As the country embraced and remembered our brave service personnel for ANZAC Day, Moree Plains Shire Council, officially declared the Moree ANZAC Mural opened.
The concept and delivery of this stunning artwork is attributed to several individuals and organisations who have worked together with the artist, Tim Bowtell to produce historical accuracy depicting a variety of period uniforms, kit, weaponry and battle conditions.
Mayor, Mark Johnson introduced Julia Waters, who came to Moree to honour her late father, Warrant Officer Leonard Victor Waters, who is depicted in the mural (L-R image five).
Fondly, known as Jules, spoke about her father’s legacy and his recognition for his military service to Australia from August 1942 to January 1946.
Born in 1924 on the Euraba Aboriginal Mission, Leonard Waters was the fourth of Donald and Grace Waters’ eleven children. Len, as he was known, developed a fascination with aviation from a young age, listening with admiration to news of the exploits of Charles Kingsford-Smith and Amy Johnson.
Waters left school before his 14th birthday to help his family, working as a shearer before volunteering for service in the Royal Australian Air Force (RAAF) in 1942. Desperate for manpower to support the air war in Europe and the Pacific, the RAAF’s rules regarding Indigenous Australian enlistment were far less restrictive than those for the Second Australian Imperial Force.
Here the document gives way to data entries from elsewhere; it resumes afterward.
[src/hsync_edge_defs.svh]
// Constants for the horizontal sync edge select and clamp timing block.
// Assumes a single pixel-domain clock; no software-visible registers.
//
// Behaviour
// - Polarity bit picks falling or rising lead
// - Only leading edge reaches pixel clock generator
// - Trailing edge only starts internal clamp timing
// - Sync input is timing and frequency reference
// - Green comparator result driven out uninverted
// - Internal clamp counts delay, duration from trailing
// - External clamp pin used, sense per polarity
`ifndef HSYNC_EDGE_DEFS_SVH
`define HSYNC_EDGE_DEFS_SVH

// ==========================================================
// Field values and reset values
// ==========================================================
`define HS_POL_FALLING    1'h0   // Leading edge is falling
`define HS_POL_RISING     1'h1   // Leading edge is rising
`define CLAMP_DELAY_RST   8'h04  // Default clamp start delay, pixel clocks
`define CLAMP_WIDTH_RST   8'h14  // Default clamp duration, pixel clocks

`endif

[src/hsync_edge_pkg.sv]
// Types shared by the sync edge select block.
// Assumes nothing beyond a SystemVerilog elaborator.
package hsync_edge_pkg;
    // Internal clamp sequencer states
    typedef enum logic [1:0] {
        CLAMP_IDLE,
        CLAMP_WAIT,
        CLAMP_HOLD
    } clamp_state_t;
endpackage

[src/hsync_edge_select_routing.sv]
// Sync input handling: edge selection, pulse generation, clamp timing.
// Assumes sync inputs are synchronous-safe after the two-stage sampler
// and configuration inputs are quasi-static.
`timescale 1ns/10ps
`include "hsync_edge_defs.svh"

module hsync_edge_select_routing #(
    parameter int CNT_W = 8                  // Width of clamp delay and duration counts
) (
    input  wire logic             mclk,                 // Pixel domain clock, 25 MHz
    input  wire logic             rstn,                 // Synchronous reset, active low
    input  wire logic             horiz_sync_in_a,      // Horizontal sync input, channel 0
    input  wire logic             horiz_sync_in_b,      // Horizontal sync input, channel 1
    input  wire logic             syncSel,              // Channel select, 1 picks channel 1
    input  wire logic             hsync_edge_polarity,  // 0 falling lead, 1 rising lead
    input  wire logic             green_sync_in_a,      // Green comparator result, channel 0
    input  wire logic             green_sync_in_b,      // Green comparator result, channel 1
    input  wire logic             extClampEn,           // 1 uses external clamp pin
    input  wire logic             clampPol,             // 1 external clamp active high
    input  wire logic             clampPin,             // External clamp input
    input  wire logic [CNT_W-1:0] clampDelay,           // Cycles from trailing edge to clamp
    input  wire logic [CNT_W-1:0] clampWidth,           // Clamp duration in cycles
    output logic                  leadPulse,            // One-cycle leading edge pulse
    output logic                  trailPulse,           // One-cycle trailing edge pulse
    output logic                  pllRef,               // Reference strobe to clock generator
    output logic                  green_sync_out,       // Green sync output, not inverted
    output logic                  clampOut              // Clamp active, high
);

    // Elaboration check: counts need at least two bits
    if (CNT_W < 2) begin : g_chk
        $error("CNT_W too small");
    end

    // ==========================================================
    // Input sampling
    // ==========================================================
    logic       syncIn;         // Selected sync channel, before sampling
    logic       syncMeta_r;     // First sampler stage, read only by second
    logic       syncSamp_r;     // Second sampler stage
    logic       syncPrev_r;     // Previous sample for edge detect
    logic       greenMeta_r;    // Green path first stage
    logic       greenSamp_r;    // Green path second stage
    logic       clampMeta_r;    // Clamp pin first stage
    logic       clampSamp_r;    // Clamp pin second stage
    logic       syncAct;        // Sync after polarity, high in pulse

    // Channel select feeds the sync sampler
    assign syncIn = syncSel ? horiz_sync_in_b : horiz_sync_in_a;

    // Two-stage sampler on every external level
    // In reset the sync stages follow the live level: a line that idles high
    // would otherwise look like an edge, and start a clamp, after release
    always_ff @(posedge mclk) begin
        if (!rstn) begin
            syncMeta_r  <= syncIn;
            syncSamp_r  <= syncIn;
            syncPrev_r  <= syncIn;
            greenMeta_r <= 1'h0;
            greenSamp_r <= 1'h0;
            clampMeta_r <= 1'h0;
            clampSamp_r <= 1'h0;
        end else begin
            syncMeta_r  <= syncIn;
            syncSamp_r  <= syncMeta_r;
            syncPrev_r  <= syncSamp_r;
            greenMeta_r <= syncSel ? green_sync_in_b : green_sync_in_a;
            greenSamp_r <= greenMeta_r;
            clampMeta_r <= clampPin;
            clampSamp_r <= clampMeta_r;
        end
    end

    // Polarity fold: active level is the one entered at the leading edge
    assign syncAct = (hsync_edge_polarity == `HS_POL_RISING) ? syncSamp_r : ~syncSamp_r;

    // ==========================================================
    // Edge pulses
    // ==========================================================
    logic actPrev;              // Previous folded level
    assign actPrev = (hsync_edge_polarity == `HS_POL_RISING) ? syncPrev_r : ~syncPrev_r;

    // Pulses are registered so downstream timing sees clean strobes
    always_ff @(posedge mclk) begin
        if (!rstn) begin
            leadPulse  <= 1'h0;
            trailPulse <= 1'h0;
        end else begin
            leadPulse  <= syncAct & ~actPrev;
            trailPulse <= ~syncAct & actPrev;
        end
    end

    // Pulse checks use the polarity in force when the pulse was made,
    // since the polarity may be changed on any cycle
    AST_LEAD_POL: assert property (@(posedge mclk) disable iff (!rstn)
        leadPulse |-> ($past(syncSamp_r) == $past(hsync_edge_polarity))
            && ($past(syncPrev_r) != $past(hsync_edge_polarity)))
        else $error("Leading pulse on wrong edge");

    AST_TRAIL_POL: assert property (@(posedge mclk) disable iff (!rstn)
        trailPulse |-> ($past(syncSamp_r) != $past(hsync_edge_polarity))
            && ($past(syncPrev_r) == $past(hsync_edge_polarity)))
        else $error("Trailing pulse on wrong edge");

    AST_PULSE_ONE: assert property (@(posedge mclk) disable iff (!rstn)
        leadPulse |=> !leadPulse)
        else $error("Leading pulse longer than one cycle");

    // Only the leading edge is a reference; the trailing edge never reaches it
    assign pllRef = leadPulse;

    // Reference strobe is checked against the raw samples; its source check uses the fold
    AST_REF_LEAD: assert property (@(posedge mclk) disable iff (!rstn)
        pllRef |-> !trailPulse && ($past(syncSamp_r) != $past(syncPrev_r))
            && ($past(syncSamp_r) == $past(hsync_edge_polarity)))
        else $error("Reference strobe not from leading edge");

    AST_REF_SRC: assert property (@(posedge mclk) disable iff (!rstn)
        (syncAct && !actPrev) |=> pllRef)
        else $error("Sync lead did not reach reference");

    // ==========================================================
    // Green sync routing
    // ==========================================================
    // Registered, same sense as the comparator
    always_ff @(posedge mclk) begin
        if (!rstn) begin
            green_sync_out <= 1'h0;
        end else begin
            green_sync_out <= greenSamp_r;
        end
    end

    // Output must follow the sampled comparator level, never its inverse
    AST_GREEN: assert property (@(posedge mclk) disable iff (!rstn)
        ##1 (green_sync_out == $past(greenSamp_r)))
        else $error("Green sync output inverted or stale");

    // ==========================================================
    // Internal clamp sequencer
    // ==========================================================
    hsync_edge_pkg::clamp_state_t clampSt_r;   // Sequencer state
    logic [CNT_W-1:0]             clampCnt_r;  // Down counter
    logic                         intClamp;    // Internal clamp window

    // Restarts on each trailing edge; a new edge aborts a window in progress
    always_ff @(posedge mclk) begin
        if (!rstn) begin
            clampSt_r  <= hsync_edge_pkg::CLAMP_IDLE;
            clampCnt_r <= '0;
        end else if (trailPulse) begin
            if (clampDelay == '0) begin
                clampSt_r  <= hsync_edge_pkg::CLAMP_HOLD;
                clampCnt_r <= clampWidth;
            end else begin
                clampSt_r  <= hsync_edge_pkg::CLAMP_WAIT;
                clampCnt_r <= clampDelay;
            end
        end else begin
            unique case (clampSt_r)
                hsync_edge_pkg::CLAMP_IDLE: begin
                    clampCnt_r <= '0;
                end
                hsync_edge_pkg::CLAMP_WAIT: begin
                    // Count the delay, then open the window
                    if (clampCnt_r <= CNT_W'(1)) begin
                        clampSt_r  <= hsync_edge_pkg::CLAMP_HOLD;
                        clampCnt_r <= clampWidth;
                    end else begin
                        clampCnt_r <= clampCnt_r - CNT_W'(1);
                    end
                end
                hsync_edge_pkg::CLAMP_HOLD: begin
                    // Zero width closes the window at once
                    if (clampCnt_r <= CNT_W'(1)) begin
                        clampSt_r  <= hsync_edge_pkg::CLAMP_IDLE;
                        clampCnt_r <= '0;
                    end else begin
                        clampCnt_r <= clampCnt_r - CNT_W'(1);
                    end
                end
                default: begin
                    clampSt_r  <= hsync_edge_pkg::CLAMP_IDLE;
                    clampCnt_r <= '0;
                end
            endcase
        end
    end

    assign intClamp = (clampSt_r == hsync_edge_pkg::CLAMP_HOLD) && (clampCnt_r != '0);

    // Sequencer checks: a delay only ever starts from a trailing edge,
    // and every window opens with the full programmed duration
    AST_CLAMP_START: assert property (@(posedge mclk) disable iff (!rstn)
        $rose(clampSt_r == hsync_edge_pkg::CLAMP_WAIT) |-> $past(trailPulse))
        else $error("Clamp delay started without trailing edge");

    AST_WIN_LEN: assert property (@(posedge mclk) disable iff (!rstn)
        $rose(intClamp) |-> (clampCnt_r == $past(clampWidth)))
        else $error("Clamp window opened with wrong duration");

    // ==========================================================
    // Clamp source select
    // ==========================================================
    // External pin wins when enabled; its sense follows clampPol
    always_ff @(posedge mclk) begin
        if (!rstn) begin
            clampOut <= 1'h0;
        end else if (extClampEn) begin
            clampOut <= clampPol ? clampSamp_r : ~clampSamp_r;
        end else begin
            clampOut <= intClamp;
        end
    end

    // Source checks look at the select that was in force one cycle back;
    // the cycle right after release still holds the reset value
    AST_CLAMP_INT: assert property (@(posedge mclk) disable iff (!rstn)
        (!extClampEn && !$past(extClampEn)) |-> (clampOut == $past(intClamp)))
        else $error("Internal clamp not used");

    AST_CLAMP_EXT: assert property (@(posedge mclk) disable iff (!rstn)
        ($past(rstn) && $past(extClampEn))
            |-> (clampOut == ($past(clampSamp_r) ~^ $past(clampPol))))
        else $error("External clamp sense wrong");

endmodule // hsync_edge_select_routing

[config.mk]
export PLATFORM = sky130hd
export DESIGN_NAME = hsync_edge_select_routing
export DESIGN_NICKNAME = d
export VERILOG_FILES = /design/src/hsync_edge_pkg.sv /design/src/hsync_edge_select_routing.sv
export VERILOG_INCLUDE_DIRS = /design/src
export SDC_FILE = /design/constraint.sdc
export NUM_CORES = 1
export LEC_CHECK = 0
export ABC_AREA = 0
export BUFFER_PORTS_ARGS = -buffer_cell sky130_fd_sc_hd__buf_2
export CAP_MARGIN = 40
export CELL_PAD_IN_SITES_DETAIL_PLACEMENT = 1
export CELL_PAD_IN_SITES_GLOBAL_PLACEMENT = 2
export CORE_AREA = 2 2 67 69
export DETAILED_ROUTE_END_ITERATION = 10
export DIE_AREA = 0 0 69 71
export PLACE_DENSITY_LB_ADDON = 0.15
export SYNTH_ARGS = -nofsm -noshare
export SYNTH_HDL_FRONTEND = slang
export SYNTH_SLANG_ARGS = --single-unit
[constraint.sdc]
create_clock -name mclk -period 2.9 [get_ports mclk]
set_clock_uncertainty 0.15 [all_clocks]
set_input_delay 0.58 -clock mclk [delete_from_list [all_inputs] [get_ports mclk]]
set_output_delay 0.58 -clock mclk [all_outputs]
set_load 0.005 [all_outputs]
==> results of run 1 <==
==> cells in the final DEF (no fill, tap or decap) <==
cell,count
buf_4,1
a311o_1,1
a311o_2,1
o22ai_1,6
nor3_1,5
and2_1,5
xor2_1,2
nor2_1,14
o21ai_0,7
mux2i_1,2
o32ai_1,1
or3_1,2
ha_1,6
o31ai_1,1
mux2_2,2
xnor2_1,1
a31oi_1,2
a211o_1,2
or2_2,2
or4_1,2
inv_1,10
nand3_1,6
buf_2,31
or4_4,2
a311oi_1,1
clkbuf_8,3
a21oi_1,17
dfxtp_1,21
o21a_1,1
clkinv_2,1
nor2b_1,2
nor4_1,1
nand2_1,8
==> sequential cells by signal, summed over array words and instances, names as in the netlist <==
name            cells
green_sync_out      1
greenSamp_r         1
syncSamp_r          1
clampCnt_r          8
clampOut            1
clampSamp_r         1
syncPrev_r          1
greenMeta_r         1
syncMeta_r          1
leadPulse           1
clampMeta_r         1
clampSt_r           2
trailPulse          1
==> worst max-delay path, delay by kind of cell, from the launching register on <==
family           cells  cell delay (ns)
AO/OA/AOI/OAI        2             0.40
AND/OR/NAND/NOR      3             1.40
flip-flops           1             0.35
==> per-stage QoR <==
step           std cells  instance area, µm²  worst slack (ns)
6_report             221                1370             0.473
2_1_floorplan        137                1120             0.691
5_1_grt              221                1370             0.359
3_3_place_gp         217                1320             0.541
3_5_place_dp         217                1320             0.493
4_1_cts              221                1370             0.474
==> synthesized netlist by cell type, types with 2 or more instances <==
library cell,number,area (µm²)
mux2i_1,2,20.0
or2_2,2,12.5
dfxtp_1,21,420
o22ai_1,6,37.5
o21ai_0,7,35.0
inv_1,10,37.5
or3_1,2,12.5
xor2_1,2,17.5
nor2_1,14,52.6
ha_1,6,75.1
nor2b_1,2,12.5
nand3_1,6,30.0
nand2_1,8,30.0
a21oi_1,17,85.1
and2_1,5,31.3
clkbuf_1,2,7.51
a31oi_1,2,12.5
nor3_1,5,25.0
or4_1,2,15.0
mux2_2,2,22.5
a211o_1,2,17.5
or4_4,2,22.5
==> final timing paths <==
kind                            startpoint                  endpoint  slack, ns  depth (start not counted)
hold reg to reg     clampMeta_r$_SDFF_PN0_    clampSamp_r$_SDFF_PN0_       0.29                          1
setup reg to reg  clampCnt_r[4]$_SDFF_PN0_  clampCnt_r[7]$_SDFF_PN0_       0.47                          5
setup / recovery  clampCnt_r[4]$_SDFF_PN0_  clampCnt_r[7]$_SDFF_PN0_       0.47                          5
hold / removal      clampMeta_r$_SDFF_PN0_    clampSamp_r$_SDFF_PN0_       0.29                          1
==> report_power, final <==
part | internal [mW] | leakage [nW] | switching (mW)
Sequential | 0.304 | 0.172 | 0.0128
Clock | 0.0960 | 0.0255 | 0.103
Combinational | 0.0606 | 0.388 | 0.0732
==> area by class of cell <==
cell class | instances | area (µm²)
multi-input cells | 102 | 636
well taps | 52 | 65.1
fillers | 544 | 2840
repair buffers | 32 | 163
flip-flops and latches | 21 | 420
clock buffers | 3 | 41.3
clock inverters | 1 | 5.00
inverters | 10 | 37.5
==> routing by layer <==
metal | up-vias | global-route usage | wire length (µm)
met5 | - | 0 | 0
met4 | 0 | 0.0392 | 27
met3 | 2 | 0.0199 | 102
met2 | 15 | 0.234 | 1560
met1 | 516 | 0.174 | 1490
li1 | 549 | - | -
==> cell families after synthesis <==
kind of cell    share of synthesized area
mux                                0.0380
fa+ha+maj                          0.0670
simple gates                        0.223
compound gates                      0.216
buf+inv                            0.0570
xor+xnor                           0.0235
flops                               0.375
==> key figures, run 1 <==
Global routing
  • Vias in the first global route: 1167
  • Gr ovfl total: 0
  • Largest net degree at the start of global routing: 14
  • Global-route wire length before repair: 5.40 mm
  • Global-route usage over all layers: 0.135
  • Initial antenna violation count: 0

Timing
  • WHS: 0.287 ns
  • Setup TNS: 0 ns
  • Max Slew Vio Count: 0
  • Period utilization: 0.837
  • Min Tclk post-route: roughly 2.4 ns
  • Tightest Pin Transition: 0.307 ns
  • Max transition margin: 0.795
  • Final Hold Fails: 0
  • RSZ-0062 raised after global routing: false
  • Final setup violation count: 0
  • F_max: slightly above 400 MHz

Synth
  • Main synth FF type: dfxtp_1
  • Unique cell type count in the Yosys netlist: 32
  • Post-Synthesis Cells: 137
  • Number of synthesized register bits: 21
  • Synth Area per Inst: slightly above 8 µm²
  • Syn Nets: 170
  • Post-synth ARST share: 0
  • YS warnings: 0
  • Post-synthesis sequential area ratio: 0.375
  • Synthesized area: approximately 0.0011 mm²
  • Number of synthesized flops with an enable pin: 0

Worst setup path
  • CP Max Fanout: 13
  • CP max-delay cell: or4_4
  • Critical path endpoint category: flip-flop
  • Most used cell, CP: or4_4
  • Crit path launch type: flip-flop
  • Arrival @ worst endpoint: 2.42 ns
  • WP data required: between 2 and 3 ns
  • CP Cell Sequence: or4_4 > or4_4 > a31oi_1 > or2_2 > o32ai_1
  • Critical path class: flip-flop to flip-flop
  • Max stage delay on crit path: 0.60 ns

Die
  • Initial Util: 0.266
  • Die W: 69 µm
  • IO Count: 32
  • Die Area: approximately 0.0049 mm²
  • Die height: between 70 and 80 µm
  • Core ar.: 0.00420 mm²
  • Cell Rows: 24

Clock network
  • CTS Sinks: 21
  • CTS buffer count: 3
  • CTS tree: done
  • H-tree level count: 1
  • Root buffer cell: clkbuf_8
  • Cts hold-fix bufs: 0
  • Clk_lat worst skew: 0.26 ns
  • Postcts setup bufs: 0
  • Number of gates resized after cts: 0
  • CTS Buffer Depth: 2
  • Worst-path clk slew: about 0.08 ns

Drt
  • DRT antenna net count: 0
  • Iter 0 DRT Violations: 26
  • Remaining routing DRC violations: 0
  • Vias per Instance: between 4 and 5
  • Aggregate routed wire length: 3.17 mm
  • WL per Instance: 14.4 µm
  • DR pass1 iterations: 4
  • Routed via count: 1082

Power
  • Pwr Density: 475 mW/mm²
  • Leakage power: slightly below 0.6 nW
  • Max VDD drop: between 0.15 and 0.2 mV
  • Pwr Total: between 0.6 and 0.7 mW

Run
  • MaxCap Viol Count: 0

Layout
  • N_diodes: 0
  • Share of post-route cells with drive strength above 1: 0.254
  • Fin util: 0.325
  • Nets: a little over 200
  • Layout area overhead: 22.1%

Placement
  • IO buf count: 31
  • RePlAce Congestion: 0.838
  • Hpwl dp: roughly 2.5 mm

Outcome
  • Status: complete, no violations

Min path
  • Worst hold path class: flip-flop to flip-flop
Power figures use the tool's default switching activity.
==> inputs of run 2 (changes only) <==
Clock period 2.9 ns to 2.35 ns, I/O delays scaled along.
==> run 2 against run 1 <==
Against the previous run: flip-flop and latch count stayed put; combinational power is 34% higher; sequential power is 23% higher; clock power is 22% higher; global-route usage is 0.68 points higher; non-clock buffer count is 5 higher; sequential share of layout area is 1.0 points lower; core utilization is 1.1 points higher; cell area is 3.4% higher; cell count is 2.3% higher; count of clock-buffer cells in the layout stayed put; critical path type unchanged; critical endpoint is now clampCnt_r[5]$_SDFF_PN0_; largest cell class unchanged.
Waters was initially trained as an aircraft mechanic but dreamed of becoming a pilot like his childhood heroes. Len studied at night before sitting for the pilot’s test as he really wanted to excel in this test. His application was accepted in 1943 and he undertook training across New South Wales before graduating as a pilot in 1944.
Later that year Waters was posted to No. 78 Squadron, which was stationed on the island of Noemfoor off Dutch New Guinea. He flew 95 sorties from here over the next year and later flew from air bases in Borneo. On one flight his aircraft was struck by a Japanese 37-millimetre cannon shell, which wedged between the fuselage and Len’s seat without detonating. Waters flew for another two hours before landing safely with the shell still intact. The image of Len in the mural from a photo taken after safely landing with the bomb.
At the end of the war, Waters was discharged from the RAAF as a Warrant Officer. He returned to Queensland and never flew again. He hoped to start a regional airline but was unable to secure financial or government support, and soon returned to his pre-war life of shearing to provide for his wife and six children. He died 24 August 1993, aged 69, it was his 51st anniversary of having joined the Royal Australian Air Force (RAAF).
In 2019, Jules privately published “I’m just a fly boy” her father’s journal plus his official logbook to promote his legacy across Australia and overseas. When Jules was reviewing her dad’s journal before it was published, she realised that her father wanted to continue to fly but the society of the late 1940s through to the 1960s wanted to keep an Aboriginal man as a manual labourer and not to strive for the heights of a pilot.
Jules has donated copies of her father’s journal to the Moree Community Library and the Moree RSL.
Copies of “I’m just a fly boy” are available at www.shop.qm.qld.gov.au
Image, Mayor Mark Johnson and Julia Waters
Moree ANZAC MuralThe mural is a tribute to all past and present service personnel.
Defence personnel depicted from left to right are:
Trooper William Henry Rankin was one of the first Light Horsemen to die of wounds on the Gallipoli battlefields in May 1915. Captain Thi Tjanh Tam Tran an army medical officer deployed to Northern Iraq as part of the Australian Humanitarian relief mission. Sergeant Peter Buckney deployed to South Vietnam with the 8th Battalion, Royal Australian Regiment. Lieutenant Thomas Harold Bissett served and died on the Kokoda Track in Papua New Guinea in 1942. Sergeant Leonard Victor Waters was a fighter pilot in the Royal Australian Air Force. Petty Officer Aircrewman Leeann Mumby of the Royal Australian Navy has served as both a Combat Systems Officer on HMA ships and later as an Aircrewman on helicopters.
The concept can be attributed to the President of the Chamber of Commerce, Dibs Cush and would not be possible without the efforts of the Moree RSL sub-Branch, working with the Australian War Memorial Archives and Department of Defence to gather the necessary information and images.